Social class mobility dismissed as a myth

Patrick Kempfer, Opinion Editor

In the New York Times article, “Shadowy Lines That Still Divide,” we are told of a progressive disparity between those who have much, those who have little, and that the gap between them is ever growing. Whereas once upon a time, a person’s economic class was evidenced by their car, clothes, home, and even occupation and vacation spot (if any), now, when meeting someone for the first time, it is easy to misjudge a person based on those criteria.

In the United States today, despite a wide rift in notable class, such as education, occupation, income and wealth, more Americans have access to wondrous luxuries once thought out of reach for the common person, and this contributing factor, along with a lack of standard attire for those of the upper crust, has made it nearly impossible to know who the haves are, and who are the have-nots.

Scott and Leonhardt describe a bleak occurrence in today’s economic system, where some believe the possibility of moving up the class ladder is still as much an option as it was 30 or 40 years ago. The truth is, there is far less mobility than ever before in this country, and the disparaging numbers are growing. Most U.S. families were once capable of winning the American Dream with hard work and dedication to faith and democracy. However, as it seems now, or at least in 2005, when the article was published, losing whatever a family had to start with is more likely than gaining something new and the very idea of accruing wealth is becoming quite absurd to many lower class citizens.
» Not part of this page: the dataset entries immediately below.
## config.mk

```make
export PLATFORM = sky130hd
export DESIGN_NAME = afc_fifo_ctrl
export DESIGN_NICKNAME = d
export VERILOG_FILES = /design/src/include/afc_pkg.sv /design/src/rtl/afc_fifo_ctrl.sv
export SDC_FILE = /design/constraint.sdc
export NUM_CORES = 1
export LEC_CHECK = 0
export BUFFER_PORTS_ARGS = -buffer_cell sky130_fd_sc_hd__buf_2
export CORE_ASPECT_RATIO = 1.4
export CORE_MARGIN = 3
export CORE_UTILIZATION = 49
export DETAILED_ROUTE_END_ITERATION = 16
export PLACE_DENSITY = 0.72
export SYNTH_ARGS = -nofsm -noshare
export SYNTH_HDL_FRONTEND = slang
export SYNTH_SLANG_ARGS = --single-unit
```

## constraint.sdc

```tcl
create_clock -name core_clk -period 3.9 [get_ports core_clk]
set_input_delay 0.39 -clock core_clk [delete_from_list [all_inputs] [get_ports core_clk]]
set_output_delay 0.39 -clock core_clk [all_outputs]
set_load 0.01 [all_outputs]
```

## src/include/afc_pkg.sv

```systemverilog
// package of offsets, fields, reset values and types for the adc fifo control block
package afc_pkg;

  ////////////////////////////////////////////////////////////////////////////
  // register byte offsets
  localparam logic [7:0] OFF_CTRL     = 8'h00;
  localparam logic [7:0] OFF_CHAN     = 8'h04;
  localparam logic [7:0] OFF_RES_HI   = 8'h08;
  localparam logic [7:0] OFF_RES_LO   = 8'h0c;
  localparam logic [7:0] OFF_IRQ_STAT = 8'h10;
  localparam logic [7:0] OFF_IRQ_MASK = 8'h14;

  ////////////////////////////////////////////////////////////////////////////
  // field positions
  localparam int DEPTH_LSB   = 0;
  localparam int CMB_BIT     = 5;
  localparam int SCAN_BIT    = 6;
  localparam int CHAN_LSB    = 0;
  localparam int CONT_BIT    = 5;
  localparam int CMPEN_BIT   = 6;
  localparam int CONVERSION_COMPLETE_FLAG_BIT    = 7;
  localparam int RES_HI_LSB  = 8;
  localparam int IRQ_CONVERSION_COMPLETE_FLAG    = 0;
  localparam int IRQ_OVF     = 1;

  ////////////////////////////////////////////////////////////////////////////
  // reset values and sizes
  localparam logic [2:0] DEPTH_RST   = 3'h0;
  localparam logic [4:0] CHAN_OFF    = 5'h1f;
  localparam logic [1:0] IRQ_MASK_RST = 2'h0;
  localparam int         MAX_LEVELS  = 8;

  ////////////////////////////////////////////////////////////////////////////
  // types
  typedef struct packed {
    logic       scan;
    logic       cmb;
    logic [2:0] depth;
  } afc_ctrl_t;

  typedef struct packed {
    logic       cmp_en;
    logic       cont;
    logic [4:0] chan;
  } afc_sc1_t;

  typedef struct packed {
    logic       start;
    logic [4:0] chan;
  } afc_conv_req_t;

  typedef struct packed {
    logic        done;
    logic [11:0] result;
    logic        cmp_hit;
  } afc_conv_rsp_t;

  typedef enum logic [1:0] {
    ST_IDLE,
    ST_FILL,
    ST_START,
    ST_WAIT
  } afc_state_t;

endpackage

```

## src/rtl/afc_fifo_ctrl.sv

```systemverilog
// apb-controlled channel/result fifo, scan and compare-combine control of the adc
`timescale 1ns/10ps
`default_nettype none
// How it works
// - bits 7 and 4-3 of the fifo control register always read as zero.
// - a depth field of 000 keeps the fifo off and runs one channel, one result.
// - a nonzero depth field turns the fifo on with depth field plus one entries.
// - in fifo mode channel writes push the channel fifo and low-half result reads pop results.
// - in fifo mode no conversion starts until the channel fifo holds the depth.
// - in fifo mode the complete flag rises only once the whole set has converted.
// - scan with the fifo on converts the first queued channel until results are full.
// - scan plus continuous starts the next conversion on that channel once complete.
// - with combine clear, one compare trigger in the set is enough to set the flag.
// - with combine set, every compare trigger of the set is needed to set the flag.
// - the combine selection applies only while the depth field is above zero.
// - in fifo mode without scan results come out of the high/low pair in queued channel order.
module afc_fifo_ctrl (
  input  wire logic                   core_clk,
  input  wire logic                   sys_rst,
  input  wire logic [7:0]             paddr,
  input  wire logic                   psel,
  input  wire logic                   penable,
  input  wire logic                   pwrite,
  input  wire logic [31:0]            pwdata,
  output logic      [31:0]            prdata,
  output logic                        pready,
  output logic                        pslverr,
  output logic                        irq,
  output afc_pkg::afc_conv_req_t      conv_req,
  input  wire afc_pkg::afc_conv_rsp_t conv_rsp
);

  ////////////////////////////////////////////////////////////////////////////
  // helpers

  function automatic logic [3:0] f_level(input logic [2:0] depth);
    f_level = (depth == 3'h0) ? 4'h1 : {1'b0, depth} + 4'h1;
  endfunction

  function automatic logic f_mapped(input logic [7:0] addr);
    f_mapped = (addr == afc_pkg::OFF_CTRL) || (addr == afc_pkg::OFF_CHAN) ||
               (addr == afc_pkg::OFF_RES_HI) || (addr == afc_pkg::OFF_RES_LO) ||
               (addr == afc_pkg::OFF_IRQ_STAT) || (addr == afc_pkg::OFF_IRQ_MASK);
  endfunction

  ////////////////////////////////////////////////////////////////////////////
  // state

  afc_pkg::afc_ctrl_t  ctrl;
  afc_pkg::afc_ctrl_t  next_ctrl;
  afc_pkg::afc_sc1_t   sc1;
  afc_pkg::afc_sc1_t   next_sc1;
  afc_pkg::afc_state_t st;
  afc_pkg::afc_state_t next_st;
  logic                conversion_complete_flag;
  logic                next_conversion_complete_flag;
  logic [4:0]          chq       [afc_pkg::MAX_LEVELS];
  logic [4:0]          next_chq  [afc_pkg::MAX_LEVELS];
  logic [11:0]         res       [afc_pkg::MAX_LEVELS];
  logic [11:0]         next_res  [afc_pkg::MAX_LEVELS];
  logic [3:0]          ch_cnt;
  logic [3:0]          next_ch_cnt;
  logic [3:0]          res_cnt;
  logic [3:0]          next_res_cnt;
  logic [2:0]          rd_ptr;
  logic [2:0]          next_rd_ptr;
  logic [2:0]          wr_ptr;
  logic [2:0]          next_wr_ptr;
  logic [3:0]          idx;
  logic [3:0]          next_idx;
  logic                any_hit;
  logic                next_any_hit;
  logic                all_hit;
  logic                next_all_hit;
  logic [1:0]          irq_stat;
  logic [1:0]          next_irq_stat;
  logic [1:0]          irq_mask;
  logic [1:0]          next_irq_mask;
  logic [31:0]         next_prdata;
  logic                next_irq;
  afc_pkg::afc_conv_req_t next_conv_req;

  // combinational scratch
  logic                wr_acc;
  logic                rd_acc;
  logic                fifo_on;
  logic [3:0]          level;
  logic                set_done;
  logic                set_ok;
  logic                hit_any;
  logic                hit_all;
  logic [11:0]         head;
  logic [1:0]          ev;

  assign pready  = 1'b1;
  assign pslverr = psel & penable & ~f_mapped(paddr);

  ////////////////////////////////////////////////////////////////////////////
  // next-state logic

  always_comb begin
    wr_acc        = psel & penable & pwrite & f_mapped(paddr);
    rd_acc        = psel & penable & ~pwrite & f_mapped(paddr);
    // depth zero leaves the fifo off
    fifo_on       = (ctrl.depth != 3'h0);
    level         = f_level(ctrl.depth);
    head          = res[rd_ptr];
    set_done      = 1'b0;
    set_ok        = 1'b0;
    hit_any       = any_hit;
    hit_all       = all_hit;
    ev            = 2'h0;
    next_ctrl     = ctrl;
    next_sc1      = sc1;
    next_st       = st;
    next_conversion_complete_flag     = conversion_complete_flag;
    next_chq      = chq;
    next_res      = res;
    next_ch_cnt   = ch_cnt;
    next_res_cnt  = res_cnt;
    next_rd_ptr   = rd_ptr;
    next_wr_ptr   = wr_ptr;
    next_idx      = idx;
    next_any_hit  = any_hit;
    next_all_hit  = all_hit;
    next_irq_mask = irq_mask;
    next_conv_req = '0;
    next_conv_req.chan = conv_req.chan;

    // result pop on the low half
    if (rd_acc && paddr == afc_pkg::OFF_RES_LO) begin
      if (fifo_on) begin
        if (res_cnt != 4'h0) begin
          next_rd_ptr  = rd_ptr + 3'h1;
          next_res_cnt = res_cnt - 4'h1;
          if (res_cnt == 4'h1) begin
            next_conversion_complete_flag = 1'b0;
          end
        end
      end else begin
        next_conversion_complete_flag = 1'b0;
      end
    end

    // control register write reconfigures and flushes
    if (wr_acc && paddr == afc_pkg::OFF_CTRL) begin
      next_ctrl.depth = pwdata[afc_pkg::DEPTH_LSB +: 3];
      next_ctrl.cmb   = pwdata[afc_pkg::CMB_BIT];
      next_ctrl.scan  = pwdata[afc_pkg::SCAN_BIT];
      next_st         = afc_pkg::ST_IDLE;
      next_ch_cnt     = 4'h0;
      next_res_cnt    = 4'h0;
      next_rd_ptr     = 3'h0;
      next_wr_ptr     = 3'h0;
      next_conversion_complete_flag       = 1'b0;
    end

    if (wr_acc && paddr == afc_pkg::OFF_CHAN) begin
      next_sc1.cont   = pwdata[afc_pkg::CONT_BIT];
      next_sc1.cmp_en = pwdata[afc_pkg::CMPEN_BIT];
      next_sc1.chan   = pwdata[afc_pkg::CHAN_LSB +: 5];
      next_conversion_complete_flag       = 1'b0;
      if (pwdata[afc_pkg::CHAN_LSB +: 5] == afc_pkg::CHAN_OFF) begin
        // all-ones channel stops the converter
        next_st      = afc_pkg::ST_IDLE;
        next_ch_cnt  = 4'h0;
      end else if (!fifo_on) begin
        next_chq[0]  = pwdata[afc_pkg::CHAN_LSB +: 5];
        next_ch_cnt  = 4'h1;
        next_res_cnt = 4'h0;
        next_rd_ptr  = 3'h0;
        next_wr_ptr  = 3'h0;
        next_idx     = 4'h0;
        next_any_hit = 1'b0;
        next_all_hit = 1'b1;
        next_st      = afc_pkg::ST_START;
      end else if ((st == afc_pkg::ST_IDLE || st == afc_pkg::ST_FILL) &&
                   ch_cnt < level) begin
        next_chq[ch_cnt[2:0]] = pwdata[afc_pkg::CHAN_LSB +: 5];
        next_ch_cnt  = ch_cnt + 4'h1;
        next_st      = afc_pkg::ST_FILL;
        if (ch_cnt == 4'h0) begin
          next_res_cnt = 4'h0;
          next_rd_ptr  = 3'h0;
          next_wr_ptr  = 3'h0;
        end
      end else begin
        // push refused while a set is queued or running
        ev[afc_pkg::IRQ_OVF] = 1'b1;
      end
    end

    if (wr_acc && paddr == afc_pkg::OFF_IRQ_MASK) begin
      next_irq_mask = pwdata[1:0];
    end

    unique case (st)
      afc_pkg::ST_IDLE: begin
      end
      afc_pkg::ST_FILL: begin
        // wait for a full channel fifo
        if (next_ch_cnt == level && next_st == afc_pkg::ST_FILL) begin
          next_st      = afc_pkg::ST_START;
          next_idx     = 4'h0;
          next_any_hit = 1'b0;
          next_all_hit = 1'b1;
        end
      end
      afc_pkg::ST_START: begin
        if (next_st == afc_pkg::ST_START) begin
          next_conv_req.start = 1'b1;
          // scan always takes the first queued channel
          next_conv_req.chan  = (ctrl.scan && fifo_on) ? chq[0] : chq[idx[2:0]];
          next_st             = afc_pkg::ST_WAIT;
        end
      end
      afc_pkg::ST_WAIT: begin
        if (conv_rsp.done && next_st == afc_pkg::ST_WAIT) begin
          if (res_cnt < 4'(afc_pkg::MAX_LEVELS)) begin
            next_res[wr_ptr] = conv_rsp.result;
            next_wr_ptr      = wr_ptr + 3'h1;
            next_res_cnt     = next_res_cnt + 4'h1;
          end
          hit_any      = any_hit | conv_rsp.cmp_hit;
          hit_all      = all_hit & conv_rsp.cmp_hit;
          next_any_hit = hit_any;
          next_all_hit = hit_all;
          // complete only after the whole set
          set_done     = (idx + 4'h1 == level);
          if (!set_done) begin
            next_idx = idx + 4'h1;
            next_st  = afc_pkg::ST_START;
          end else begin
            if (!sc1.cmp_en) begin
              set_ok = 1'b1;
            end else if (fifo_on) begin
              // combine only with the fifo on
              set_ok = ctrl.cmb ? hit_all : hit_any;
            end else begin
              set_ok = conv_rsp.cmp_hit;
            end
            if (set_ok) begin
              next_conversion_complete_flag = 1'b1;
              ev[afc_pkg::IRQ_CONVERSION_COMPLETE_FLAG] = 1'b1;
            end
            if (sc1.cont) begin
              // restart from the first queued channel once complete
              next_idx     = 4'h0;
              next_any_hit = 1'b0;
              next_all_hit = 1'b1;
              next_st      = afc_pkg::ST_START;
              // each restart refills the result store from its start
              next_res_cnt = 4'h0;
              next_rd_ptr  = 3'h0;
              next_wr_ptr  = 3'h0;
            end else begin
              next_st = afc_pkg::ST_IDLE;
              if (fifo_on) begin
                next_ch_cnt = 4'h0;
              end
            end
          end
        end
      end
    endcase

    // status read clears; a new event wins
    next_irq_stat = irq_stat;
    if (rd_acc && paddr == afc_pkg::OFF_IRQ_STAT) begin
      next_irq_stat = 2'h0;
    end
    next_irq_stat = next_irq_stat | ev;
    next_irq      = |(next_irq_stat & next_irq_mask);

    // read data latched in the setup phase
    next_prdata = prdata;
    if (psel && !penable) begin
      next_prdata = 32'h0;
      unique case (paddr)
        afc_pkg::OFF_CTRL: begin
          next_prdata[afc_pkg::DEPTH_LSB +: 3] = ctrl.depth;
          next_prdata[afc_pkg::CMB_BIT]        = ctrl.cmb;
          next_prdata[afc_pkg::SCAN_BIT]       = ctrl.scan;
        end
        afc_pkg::OFF_CHAN: begin
          next_prdata[afc_pkg::CHAN_LSB +: 5] = sc1.chan;
          next_prdata[afc_pkg::CONT_BIT]      = sc1.cont;
          next_prdata[afc_pkg::CMPEN_BIT]     = sc1.cmp_en;
          next_prdata[afc_pkg::CONVERSION_COMPLETE_FLAG_BIT]      = conversion_complete_flag;
        end
        afc_pkg::OFF_RES_HI: begin
          next_prdata[3:0] = head[afc_pkg::RES_HI_LSB +: 4];
        end
        afc_pkg::OFF_RES_LO: begin
          next_prdata[7:0] = head[7:0];
        end
        afc_pkg::OFF_IRQ_STAT: begin
          next_prdata[1:0] = irq_stat;
        end
        afc_pkg::OFF_IRQ_MASK: begin
          next_prdata[1:0] = irq_mask;
        end
        default: begin
          next_prdata = 32'h0;
        end
      endcase
    end
  end

  ////////////////////////////////////////////////////////////////////////////
  // registers

  always_ff @(posedge core_clk) begin
    if (sys_rst) begin
      ctrl       <= '0;
      ctrl.depth <= afc_pkg::DEPTH_RST;
      sc1        <= '0;
      sc1.chan   <= afc_pkg::CHAN_OFF;
      st         <= afc_pkg::ST_IDLE;
      conversion_complete_flag       <= 1'b0;
      chq        <= '{default: 5'h0};
      res        <= '{default: 12'h0};
      ch_cnt     <= 4'h0;
      res_cnt    <= 4'h0;
      rd_ptr     <= 3'h0;
      wr_ptr     <= 3'h0;
      idx        <= 4'h0;
      any_hit    <= 1'b0;
      all_hit    <= 1'b1;
      irq_stat   <= 2'h0;
      irq_mask   <= afc_pkg::IRQ_MASK_RST;
      prdata     <= 32'h0;
      irq        <= 1'b0;
      conv_req   <= '0;
    end else begin
      ctrl       <= next_ctrl;
      sc1        <= next_sc1;
      st         <= next_st;
      conversion_complete_flag       <= next_conversion_complete_flag;
      chq        <= next_chq;
      res        <= next_res;
      ch_cnt     <= next_ch_cnt;
      res_cnt    <= next_res_cnt;
      rd_ptr     <= next_rd_ptr;
      wr_ptr     <= next_wr_ptr;
      idx        <= next_idx;
      any_hit    <= next_any_hit;
      all_hit    <= next_all_hit;
      irq_stat   <= next_irq_stat;
      irq_mask   <= next_irq_mask;
      prdata     <= next_prdata;
      irq        <= next_irq;
      conv_req   <= next_conv_req;
    end
  end

endmodule
`default_nettype wire

```

==> flow_summary.ini, run 1 <==
[timing]
worst_slew_pin_slew_ps = 896.9
post-route-min-period_ps = 3727
unrepaired_setup_endpoints_after_global_routing = false
skew_ps = 8.378
finalMaxSlewViolations = 0
max_freq_ghz = 0.2683
report.final.hold_viol_count = 0
final_tns_setup_ps = 0
post-route-period-util = 0.9555
finalSetupViolations = 0
whs_ps = 222.3
slew_headroom = 0.4012

[global_route]
global_routing_usage_summed_across_all_routing_layers = 0.2218
via_count_of_the_first_global_routing_pass = 6971
global_route.overflow_total = 0
grt_max_degree = 163
grt_antenna_before_repair = 1
first_pass_grt_wire_length_um = 36270

[layout]
antenna_fix_cells = 0
layout-area-overhead-vs-synth_pct = 9.824
ratio_of_cells_with_drive_above_1_in_the_final_layout = 0.1683
postLayoutCoreUtil = 0.5527
postLayoutCellArea_um2 = 10320
number_of_nets_at_the_end_of_the_flow = 1076

[floorplanning]
die_x_um = 123.1
dieHeight_um = 169.9
fp-row-count = 59
initial_core_util = 0.5032
core-area_um2 = 18680
boundaryPins = 100
fp.dieArea_um2 = 20900

[logic_synthesis]
yosys.area.top_type_share = 0.4047
synth_area_leaders = dfxtp_1 (40%), mux2i_1 (16%), mux4_2 (8.1%), nor2_1 (6.7%), nand2_1 (2.6%)
synth.yosys.warnings = 0
ys_async_sr_fraction = 0
synth-main-ff-cell = dfxtp_1
synth_top_cell_by_area = dfxtp_1
mappedNetlistArea_um2 = 9399
synthMostInstantiatedCell = dfxtp_1
seq_area_frac_synth = 0.4047
syn_area_per_cell_um2 = 9.542
ffs_latches_synth = 190
post_synthesis_cell_count = 985
synth_edf_count = 0
synthTopCellsByCount = dfxtp_1 (190), nor2_1 (169), mux2i_1 (151)
post_synth_num_cell_types = 74

[power_and_ir_drop]
total_leakage_power_nw = 4.551
pwr_density_cell_nw_per_um2 = 362.2
clockPowerShare = 0.444
proportion_of_power_drawn_by_combinational_gates = 0.036
peakVddDrop_mv = 0.3096
switching_share = 0.2469
p_sw_mw = 0.9233
power.internal_mw = 2.816
seqPwrFrac = 0.520

[critical_path]
worst-endpoint-required_ps = 4190
critPathCaptureType = flop
crit_path_cell_trace = inv_1, ha_1, and2_1, inv_1, ha_1, o211ai_1, o21ai_1, mux2i_1, a21oi_1, a32oi_1, nand4_1, o21ai_0, a311oi_1
worstSetupStartpointType = flop
timing.critical_path.arrival_ps = 4010
critical_path_class = flop to flop
critical_path.max_fanout = 6
largest_incremental_delay_on_the_critical_path_ps = 530
timing.critical_path.max_delay_family = compound AO/OA/AOI/OAI gates
critical-path-slowest-cell = o21ai_1
critical_path_buf_inv_count = 2

[clocking]
tritoncts = built
cts.sinks = 190
clockRootBuffer = clkbuf_16
post_cts_hold_buffer_count = 0
worst_skew_pair.late_latency_ps = 430
clock_path_buffers = 2
htree_num_levels = 4
cts_made_buffers = 17
clk_pin_slew_ps = 80

[placement]
globalplace.congestion = 0.9138
detailed_place.area_um2 = 9759
port-buffer-count = 49
hpwl_um = 15580

[route]
drt_drc_violations_left = 0
totalWireLength_um = 22860
vias_per_cell = 5.721
postRouteAntennaNets = 0
detailroute.via_count = 7209
avgRoutedWirePerCell_um = 18.15
detailedRoute.firstIterationViolations = 614
first_pass_iters = 5

[flow_run]
maxCapViolCount = 0

[hold_path]
worstHoldPathType = input pin to flop

[run_status]
run_status = complete, no violations
-- state kept, by name, indices dropped and copies added (netlist names), 2 cells and up --
register and count:
ctrl 5, ch_cnt 4, res 96, st 2, chq 40, irq_stat 2, rd_ptr 3, conv_req 6
irq_mask 2, wr_ptr 3, idx 4, res_cnt 4, prdata 8, sc1 7
-- worst paths after layout --
| kind | startpoint | to | slack (ps) | cells after the start |
|---|---|---|---|---|
| max reg2reg | ctrl[1] | idx[2] | 170 | 13 |
| min | pwdata[5] | ctrl[3] | 220 | 3 |
| min reg2reg | res[94] | res[94] | 460 | 2 |
| max | ctrl[1] | idx[2] | 170 | 13 |
-- what timing repair did --
item / CTS / global route
setup endpoints to repair: 0 / 2
setup buffers: 0 / 0
gates resized for setup: 0 / 1
-- logic make-up after synthesis --
family                   Yosys count  share of synthesized area
flip-flops                       190                     0.4047
AO/OA/AOI/OAI                    117                    0.08493
other                              2                  0.0007990
adder cells (fa/ha/maj)           14                    0.01864
buffers and inverters            120                    0.06217
AND/OR/NAND/NOR                  341                     0.1708
XOR/XNOR                          13                    0.01211
multiplexers                     188                     0.2459
-- power groups by stage --
| stage | clock [mW] | sequential, mW | combinational (mW) |
|---|---|---|---|
| finish | 1.66 | 1.95 | 0.133 |
| global route | 1.77 | 1.94 | 0.146 |
| CTS | 1.69 | 1.95 | 0.132 |
| detailed placement | 0 | 1.99 | 0.131 |
| global placement | 0 | 1.99 | 0.131 |
| floorplan | 0 | 1.99 | 0.103 |
-- per-layer routing --
metal,vias up,share of wire,global-route usage
li1,3458,-,-
met1,3512,0.41,0.2653
met2,191,0.51,0.3871
met3,46,0.041,0.03790
met4,2,0.037,0.09928
met5,-,0.00031,0
-- cells in the final DEF, fill, tap and decap left out, types with 3 or more instances in the layout --
master     count
xor2_1         5
nand3_1       32
inv_6          3
nand4_1        7
nand2_1       66
o21a_1         3
ha_1          14
nor2b_1        3
o22ai_1        5
nor2_1       169
and3_1         7
nor3_1        14
a21oi_1       44
conb_1        25
mux2_2         3
a22o_1         3
dfxtp_1      190
buf_4         31
clkbuf_16     17
nand3b_1       7
o21ai_0       16
xnor2_1        8
o221a_2        3
nor4_1         4
a211oi_1       8
mux4_2        34
clkinv_4       3
and2_1         6
a221oi_1       4
clkinv_2       3
nand2b_1       3
mux2i_1      151
buf_2         48
inv_8          3
inv_1         15
-- tightest hold or removal path: cells and delay by family --
| kind | cells | cell delay (ps) |
|---|---|---|
| buffers and inverters | 1 | 110 |
| AND/OR/NAND/NOR | 1 | 50 |
| AO/OA/AOI/OAI | 1 | 50 |
-- stage by stage --
step | setup WS, ps | instances | power (mW)
floorplan | 572.6 | 1008 | 2.095
global placement | 246.0 | 1228 | 2.121
detailed placement | 224.6 | 1228 | 2.122
CTS | 210.8 | 1260 | 3.764
global route | 5.206 | 1260 | 3.862
finish | 173.4 | 1260 | 3.739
As diversity becomes more accepted and advocated for, the asthetic looks that outlined a person’s class are harder to define. The rich no longer look rich, while the poor are able to dress in more elaborate attire, thereby blurring the lines between the two, and thus creating a the muddled society we see today. Nevertheless, class is just as important in today’s society as it ever has been, if not more so, and that is evidenced in the success of one’s wealth and educational reach, and pocket of wealth. Wealth being measured by assets, savings, etc., and education regarded in terms of secondary schools, major universities, and the degrees they serve.

What so many seem to be so inexplicably ignorant of is that, regardless of a white person’s social class status, if you are white, you are tolerated, much more so than a member of a minority race. In particular, more so than black males, and this is especially true in the job market. In fact, there is evidence to support that large numbers of “black sounding names” are immediately rejected when viewed on an application. Now, obviously, people of all color, race, and ethnicity deal with some level of rejection in the pursuit of good paying jobs, but merely standing two bad things next to each other doesn’t make one less or more than it actually is, it simply shows then two examples of things not favored.
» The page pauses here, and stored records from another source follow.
### src/hw/wdt_cfg.svh
// offsets, field positions, reset values and counts of the watchdog time-out unit
`ifndef WDT_CFG_SVH
`define WDT_CFG_SVH

// register byte offsets, one aligned word each
`define WDT_OFF_CTRL      4'h0
`define WDT_OFF_PWR       4'h4
`define WDT_OFF_IRQ_STAT  4'h8
`define WDT_OFF_IRQ_MASK  4'hC

// watchdog_control fields
`define WDT_CTRL_EN_BIT   0
`define WDT_CTRL_PS_LSB   1
`define WDT_CTRL_PS_MSB   5
`define WDT_CTRL_RESET    8'h16
`define WDT_PS_RESET      5'h0B

// power_control_status fields
`define WDT_PWR_RST_BIT   0
`define WDT_PWR_EXP_BIT   1
`define WDT_PWR_PD_BIT    2

// interrupt status and mask fields
`define WDT_IRQ_RST_BIT   0
`define WDT_IRQ_WAKE_BIT  1
`define WDT_IRQ_W         2

// prescale: code 0 divides by 2**5, highest legal code 18
`define WDT_PS_BASE_TAP   5'h05
`define WDT_PS_MAX_CODE   5'h12
`define WDT_CNT_W         24

`endif

### src/hw/wdt_pkg.sv
// types shared by the watchdog time-out unit
package wdt_pkg;
  // configuration enable mode
  typedef enum logic [1:0] {
    WDT_MODE_OFF   = 2'b00,
    WDT_MODE_SW    = 2'b01,
    WDT_MODE_AWAKE = 2'b10,
    WDT_MODE_ON    = 2'b11
  } wdt_mode_e;

  // power state of the core as seen by the watchdog
  typedef enum logic [0:0] {
    WDT_PWR_AWAKE = 1'b0,
    WDT_PWR_SLEEP = 1'b1
  } wdt_pwr_e;
endpackage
Is the American Dream a myth, perpetuated by the elite to keep the “workers” working, while the rich sit pretty, but only occasionally tossing an economic bone to satisfy the lie that hard work will somehow contribute to a successful climb from lower to middle, to upper class? This is not to suggest that hard work doesn’t pay off, but it maybe does not pay off in the way that the myth would have us believe. Hard work is sown, and the benefits are reaped, and this is usually demonstrated in acts of generosity, even when the one who has worked still has little, and it goes to show how an achievement can add to one’s character before his or her bank statement.

Perhaps I’m a little jaded, as my upbringing was often spent longing for what I couldn’t have, and no matter how hard my mother worked (my father died when I was 4 years), she could never get us out ahead.

My grandparents, on both sides, were working class, at best, and were lucky to have long careers before the time of their deaths. As it is now, I am working hard to achieve success, but not in outward mobility. If anything, my hope is to make a career out of my passion for advocacy, and make a decent living in that field. However, I am collecting enough debt as I do so that I will likely be in debt for the majority of my life. Strangely enough, though, I am not as worried about that as some others I know, particularly those entering the human services field, and my flippant attitude toward mobility is even alarming to some.

Still, having lived with next to nothing, and prioritizing my life around substances instead of food, shelter and finances, I can easily float through life knowing that there are far more important things that demand my attention than the car I drive, the number of bedrooms in my residence, or the zeros on my paychecks. I am fortunate enough to have a wealth of perspective.